The CFS/ME community is “very small” is it? Really?
In 2004 the population of England between 18 and 60 was 28.5 million. (using stats from http://www.ons.gov.uk/ons/publications/re-reference-tables.html?edition=tcm%3A77-315018 – The number will obviously be even greater as there has been more than a decade of population growth since, but this is what I could find and it’s good enough to illustrate the point here.)
So using a prevalence of 0.5% of the population (it will certainly be closer to 1% (especially if you use the Oxford criteria that includes just about everyone who has ever experienced fatigue) but I feel very generous. so I’m going with 0.5%) with ME/CFS this would be 142,500 patients in England. Of course, the study included patients from Scotland too as they had a clinic up in Edinburgh, so the number will be closer to 200,000 but I don’t have those stats handy. Let’s call it an embarrassingly generous 175,000 patients in England and Scotland. That is around double the figure for Multiple Sclerosis. Even with these figures that are generous in favour of the PACE authors claims, the idea that the CFS/ME community is very small, or even small is clearly make believe. It is a huge community.

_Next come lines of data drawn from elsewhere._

$ cat config.mk
export PLATFORM = sky130hd
export DESIGN_NAME = systolic_out_buff
export DESIGN_NICKNAME = d
export VERILOG_FILES = /design/src/rtl/systolic_out_buff.sv
export SDC_FILE = /design/constraint.sdc
export NUM_CORES = 1
export LEC_CHECK = 0
export ABC_AREA = 1
export CORE_MARGIN = 3
export CORE_UTILIZATION = 44
export DETAILED_ROUTE_END_ITERATION = 16
export PLACE_DENSITY = 0.59
export SYNTH_ARGS = -nofsm -noshare
export SYNTH_HDL_FRONTEND = slang
export SYNTH_SLANG_ARGS = --single-unit
$ cat constraint.sdc
create_clock -name clk -period 3.2 [get_ports clk]
set_input_delay 0.64 -clock clk [delete_from_list [all_inputs] [get_ports clk]]
set_output_delay 0.64 -clock clk [all_outputs]
set_load 0.005 [all_outputs]
$ cat src/rtl/systolic_out_buff.sv
// systolic_out_buff
//   Result-side frame buffer between the systolic tile's south edge and the
//   DMA write channel. One frame of result words (1..2^ADDR_WIDTH) is written
//   in FILL, then replayed in order to the DMA engine in DRAIN. The two phases
//   never overlap, so the RAM never sees a same-address read/write race.
//
// Ports
//   clk          rising-edge clock
//   rst          asynchronous active-low reset
//   res_valid    tile presents res_data (res_last marks the final word)
//   res_ready    buffer accepts the result word this cycle
//   res_data     result word
//   res_last     last word of the frame, qualified by res_valid
//   out_valid    word available to DMA
//   out_ready    DMA accepts the word
//   out_data     offered word
//   out_addr     0-based index of the offered word within the frame
//   out_last     offered word is the last of the frame
//   frame_words  word count of the current/last frame
//   frame_done   one-cycle pulse after the last word is accepted
//   dbg_state    FSM state (0 = FILL, 1 = DRAIN)
//
// Handshakes: a transfer happens on a rising edge where valid & ready are
// both 1. Once out_valid is raised, out_data/out_addr/out_last are held
// unchanged until the transfer happens; out_valid is never withdrawn.

module systolic_out_buff #(
  parameter int ADDR_WIDTH     = 5,
  parameter int DMA_DATA_WIDTH = 32,
  parameter int DATA_WIDTH     = 8
) (
  input  logic                      clk,
  input  logic                      rst,
  input  logic                      res_valid,
  output logic                      res_ready,
  input  logic [DMA_DATA_WIDTH-1:0] res_data,
  input  logic                      res_last,
  output logic                      out_valid,
  input  logic                      out_ready,
  output logic [DMA_DATA_WIDTH-1:0] out_data,
  output logic [ADDR_WIDTH-1:0]     out_addr,
  output logic                      out_last,
  output logic [ADDR_WIDTH:0]       frame_words,
  output logic                      frame_done,
  output logic                      dbg_state
);

  localparam int                  DEPTH   = 1 << ADDR_WIDTH;
  localparam logic [ADDR_WIDTH:0] DEPTH_C = (ADDR_WIDTH + 1)'(DEPTH);
  localparam logic [ADDR_WIDTH:0] ONE     = (ADDR_WIDTH + 1)'(1);

  localparam logic [0:0] S_FILL  = 1'b0;
  localparam logic [0:0] S_DRAIN = 1'b1;

  // Result words carry whole packed elements; no repacking happens here.
  if (DMA_DATA_WIDTH % DATA_WIDTH != 0) begin : g_bad_width
    $error("DMA_DATA_WIDTH must be a multiple of DATA_WIDTH");
  end

  logic [0:0]                state_q, state_d;
  logic                      ready_en_q;
  logic [ADDR_WIDTH:0]       wr_cnt_q, wr_cnt_d;
  logic [ADDR_WIDTH:0]       frame_words_q, frame_words_d;
  logic [ADDR_WIDTH:0]       rd_idx_q, rd_idx_d;
  // Stage 1: RAM output register and the index it holds.
  logic                      s1_valid_q, s1_valid_d;
  logic [ADDR_WIDTH-1:0]     s1_idx_q, s1_idx_d;
  // Stage 2: holding register that drives the DMA side.
  logic                      out_valid_q, out_valid_d;
  logic [DMA_DATA_WIDTH-1:0] out_data_q, out_data_d;
  logic [ADDR_WIDTH-1:0]     out_addr_q, out_addr_d;
  logic                      out_last_q, out_last_d;
  logic                      frame_done_q, frame_done_d;

  logic [DMA_DATA_WIDTH-1:0] mem [DEPTH];
  logic [DMA_DATA_WIDTH-1:0] ram_dout_q;

  logic wr_fire, rd_en, s2_load, out_fire, drain_end;

  // ready_en_q keeps res_ready low while reset is held and for the reset
  // cycle itself; it rises on the first clock after release.
  assign res_ready = ready_en_q && (state_q == S_FILL) && (wr_cnt_q < DEPTH_C);
  assign wr_fire   = res_valid && res_ready;
  assign out_fire  = out_valid_q && out_ready;
  assign drain_end = out_fire && out_last_q;
  // Stage 2 takes stage 1 when it is empty or being emptied this cycle.
  assign s2_load   = s1_valid_q && (!out_valid_q || out_ready);
  // A new RAM read is issued only when stage 1 is free or moving on, so the
  // RAM output register doubles as the skid slot and is never overwritten.
  assign rd_en     = (state_q == S_DRAIN) && (rd_idx_q < frame_words_q) &&
                     (!s1_valid_q || s2_load);

  always_comb begin
    state_d       = state_q;
    wr_cnt_d      = wr_cnt_q;
    frame_words_d = frame_words_q;
    rd_idx_d      = rd_idx_q;
    s1_valid_d    = s1_valid_q;
    s1_idx_d      = s1_idx_q;
    out_valid_d   = out_valid_q;
    out_data_d    = out_data_q;
    out_addr_d    = out_addr_q;
    out_last_d    = out_last_q;
    frame_done_d  = drain_end;

    case (state_q)
      S_FILL: begin
        if (wr_fire) begin
          wr_cnt_d = wr_cnt_q + ONE;
          // Explicit last and running out of room close the frame the same
          // way; both at once is still a single close.
          if (res_last || (wr_cnt_q + ONE == DEPTH_C)) begin
            frame_words_d = wr_cnt_q + ONE;
            rd_idx_d      = '0;
            state_d       = S_DRAIN;
          end
        end
      end
      default: begin
        if (rd_en) rd_idx_d = rd_idx_q + ONE;
        if (drain_end) begin
          state_d  = S_FILL;
          wr_cnt_d = '0;
          rd_idx_d = '0;
        end
      end
    endcase

    if (rd_en) begin
      s1_valid_d = 1'b1;
      s1_idx_d   = rd_idx_q[ADDR_WIDTH-1:0];
    end else if (s2_load) begin
      s1_valid_d = 1'b0;
    end

    if (s2_load) begin
      out_valid_d = 1'b1;
      out_data_d  = ram_dout_q;
      out_addr_d  = s1_idx_q;
      out_last_d  = ({1'b0, s1_idx_q} + ONE) == frame_words_q;
    end else if (out_fire) begin
      out_valid_d = 1'b0;
    end
  end

  always_ff @(posedge clk or negedge rst) begin
    if (!rst) begin
      state_q       <= S_FILL;
      ready_en_q    <= 1'b0;
      wr_cnt_q      <= '0;
      frame_words_q <= '0;
      rd_idx_q      <= '0;
      s1_valid_q    <= 1'b0;
      s1_idx_q      <= '0;
      out_valid_q   <= 1'b0;
      out_data_q    <= '0;
      out_addr_q    <= '0;
      out_last_q    <= 1'b0;
      frame_done_q  <= 1'b0;
    end else begin
      state_q       <= state_d;
      ready_en_q    <= 1'b1;
      wr_cnt_q      <= wr_cnt_d;
      frame_words_q <= frame_words_d;
      rd_idx_q      <= rd_idx_d;
      s1_valid_q    <= s1_valid_d;
      s1_idx_q      <= s1_idx_d;
      out_valid_q   <= out_valid_d;
      out_data_q    <= out_data_d;
      out_addr_q    <= out_addr_d;
      out_last_q    <= out_last_d;
      frame_done_q  <= frame_done_d;
    end
  end

  // Plain dual-port RAM with registered read; contents are not reset.
  always_ff @(posedge clk) begin
    if (wr_fire) mem[wr_cnt_q[ADDR_WIDTH-1:0]] <= res_data;
    if (rd_en)   ram_dout_q <= mem[rd_idx_q[ADDR_WIDTH-1:0]];
  end

  assign out_valid   = out_valid_q;
  assign out_data    = out_data_q;
  assign out_addr    = out_addr_q;
  assign out_last    = out_last_q;
  assign frame_words = frame_words_q;
  assign frame_done  = frame_done_q;
  assign dbg_state   = state_q;

endmodule
### config.mk
export PLATFORM = sky130hd
export DESIGN_NAME = fetch_stage
export DESIGN_NICKNAME = d
export VERILOG_FILES = /design/src/rtl/fetch_stage.sv
export SDC_FILE = /design/constraint.sdc
export NUM_CORES = 1
export LEC_CHECK = 0
export CORE_MARGIN = 8
export CORE_UTILIZATION = 25
export DETAILED_ROUTE_END_ITERATION = 16
export SLEW_MARGIN = 20
export SYNTH_ARGS = -nofsm -noshare
export SYNTH_HDL_FRONTEND = slang
export SYNTH_SLANG_ARGS = --single-unit
### constraint.sdc
create_clock -name clk -period 2.1 [get_ports clk]
set_input_delay 0.21 -clock clk [delete_from_list [all_inputs] [get_ports clk]]
set_output_delay 0.21 -clock clk [all_outputs]
set_load 0.01 [all_outputs]
### src/rtl/fetch_stage.sv
// IF stage and IF/ID pipeline register: PC, load-use stall, redirect flush, syscall halt/resume.
// Optional performance counters are enabled with the FETCH_STAT_EN macro.
module fetch_stage #(
    parameter logic [31:0] RESET_PC = 32'h0000_0000,
    parameter int          IM_AW    = 10
) (
    input  logic             clk,
    input  logic             rst,
    input  logic             STALL,
    input  logic             REDIRECT,
    input  logic [31:0]      REDIRECT_PC,
    input  logic             HALT,
    input  logic             GO,
    input  logic [31:0]      IM_DATA,
    output logic [IM_AW-1:0] IM_ADDR,
    output logic [31:0]      PC_IF,
    output logic [31:0]      IR_ID,
    output logic [31:0]      PC4_ID,
    output logic             VALID_ID,
    output logic             HALTED
`ifdef FETCH_STAT_EN
    ,
    output logic [31:0]      CYCLE_CNT,
    output logic [31:0]      STALL_CNT,
    output logic [31:0]      FLUSH_CNT
`endif
);

    localparam logic [0:0] S_RUN  = 1'b0;
    localparam logic [0:0] S_HALT = 1'b1;

    function automatic logic [31:0] inc_pc(input logic [31:0] pc);
        inc_pc = pc + 32'd4;
    endfunction

    function automatic logic [31:0] align_pc(input logic [31:0] pc);
        align_pc = pc & 32'hFFFF_FFFC;
    endfunction

    logic [31:0] pc_q, pc_d;
    logic [31:0] ir_q, ir_d;
    logic [31:0] pc4_q, pc4_d;
    logic        vld_q, vld_d;
    logic [0:0]  state_q, state_d;
    logic        hold_edge;

    always_comb begin
        pc_d      = pc_q;
        ir_d      = ir_q;
        pc4_d     = pc4_q;
        vld_d     = vld_q;
        state_d   = state_q;
        hold_edge = 1'b0;
        if (REDIRECT) begin
            pc_d  = align_pc(REDIRECT_PC);
            ir_d  = 32'd0;
            vld_d = 1'b0;
            if (HALT) state_d = S_HALT;
        end else if (HALT) begin
            state_d = S_HALT;
            ir_d    = 32'd0;
            vld_d   = 1'b0;
        end else if (state_q == S_HALT) begin
            // PC is held so fetch resumes exactly where it stopped
            if (GO) state_d = S_RUN;
            ir_d  = 32'd0;
            vld_d = 1'b0;
        end else if (STALL) begin
            hold_edge = 1'b1;
        end else begin
            pc_d  = inc_pc(pc_q);
            ir_d  = IM_DATA;
            pc4_d = inc_pc(pc_q);
            vld_d = 1'b1;
        end
    end

    always_ff @(posedge clk) begin
        if (rst) begin
            pc_q    <= RESET_PC;
            ir_q    <= 32'd0;
            pc4_q   <= 32'd0;
            vld_q   <= 1'b0;
            state_q <= S_RUN;
        end else begin
            pc_q    <= pc_d;
            ir_q    <= ir_d;
            pc4_q   <= pc4_d;
            vld_q   <= vld_d;
            state_q <= state_d;
        end
    end

`ifdef FETCH_STAT_EN
    logic [31:0] cycle_cnt_q, stall_cnt_q, flush_cnt_q;

    always_ff @(posedge clk) begin
        if (rst) begin
            cycle_cnt_q <= 32'd0;
            stall_cnt_q <= 32'd0;
            flush_cnt_q <= 32'd0;
        end else begin
            if (state_q == S_RUN) cycle_cnt_q <= cycle_cnt_q + 32'd1;
            if (hold_edge)        stall_cnt_q <= stall_cnt_q + 32'd1;
            if (REDIRECT)         flush_cnt_q <= flush_cnt_q + 32'd1;
        end
    end

    assign CYCLE_CNT = cycle_cnt_q;
    assign STALL_CNT = stall_cnt_q;
    assign FLUSH_CNT = flush_cnt_q;
`endif

    assign IM_ADDR  = pc_q[IM_AW+1:2];
    assign PC_IF    = pc_q;
    assign IR_ID    = ir_q;
    assign PC4_ID   = pc4_q;
    assign VALID_ID = vld_q;
    assign HALTED   = (state_q == S_HALT);

endmodule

Now the PACE trial was very big for an ME/CFS study, with around 640 patients taking part, which is about 1 in 273 patients according to the above figures. Clearly then, the idea that the “risk is maximized by the fact the CFS/ME community is a very small percentage of the population” is not true, it is incredibly misleading; the way they go on you’d be forgiven for thinking that only 10 people live in the country and 5 of them took part in their trial. Ridiculous.
All these examples may not seem that extreme, and I’m not saying they are, many of them are quite subtle, but together they add up to scaremongering. These statements when read by those who may not possess all the facts, can clearly result in them being mislead.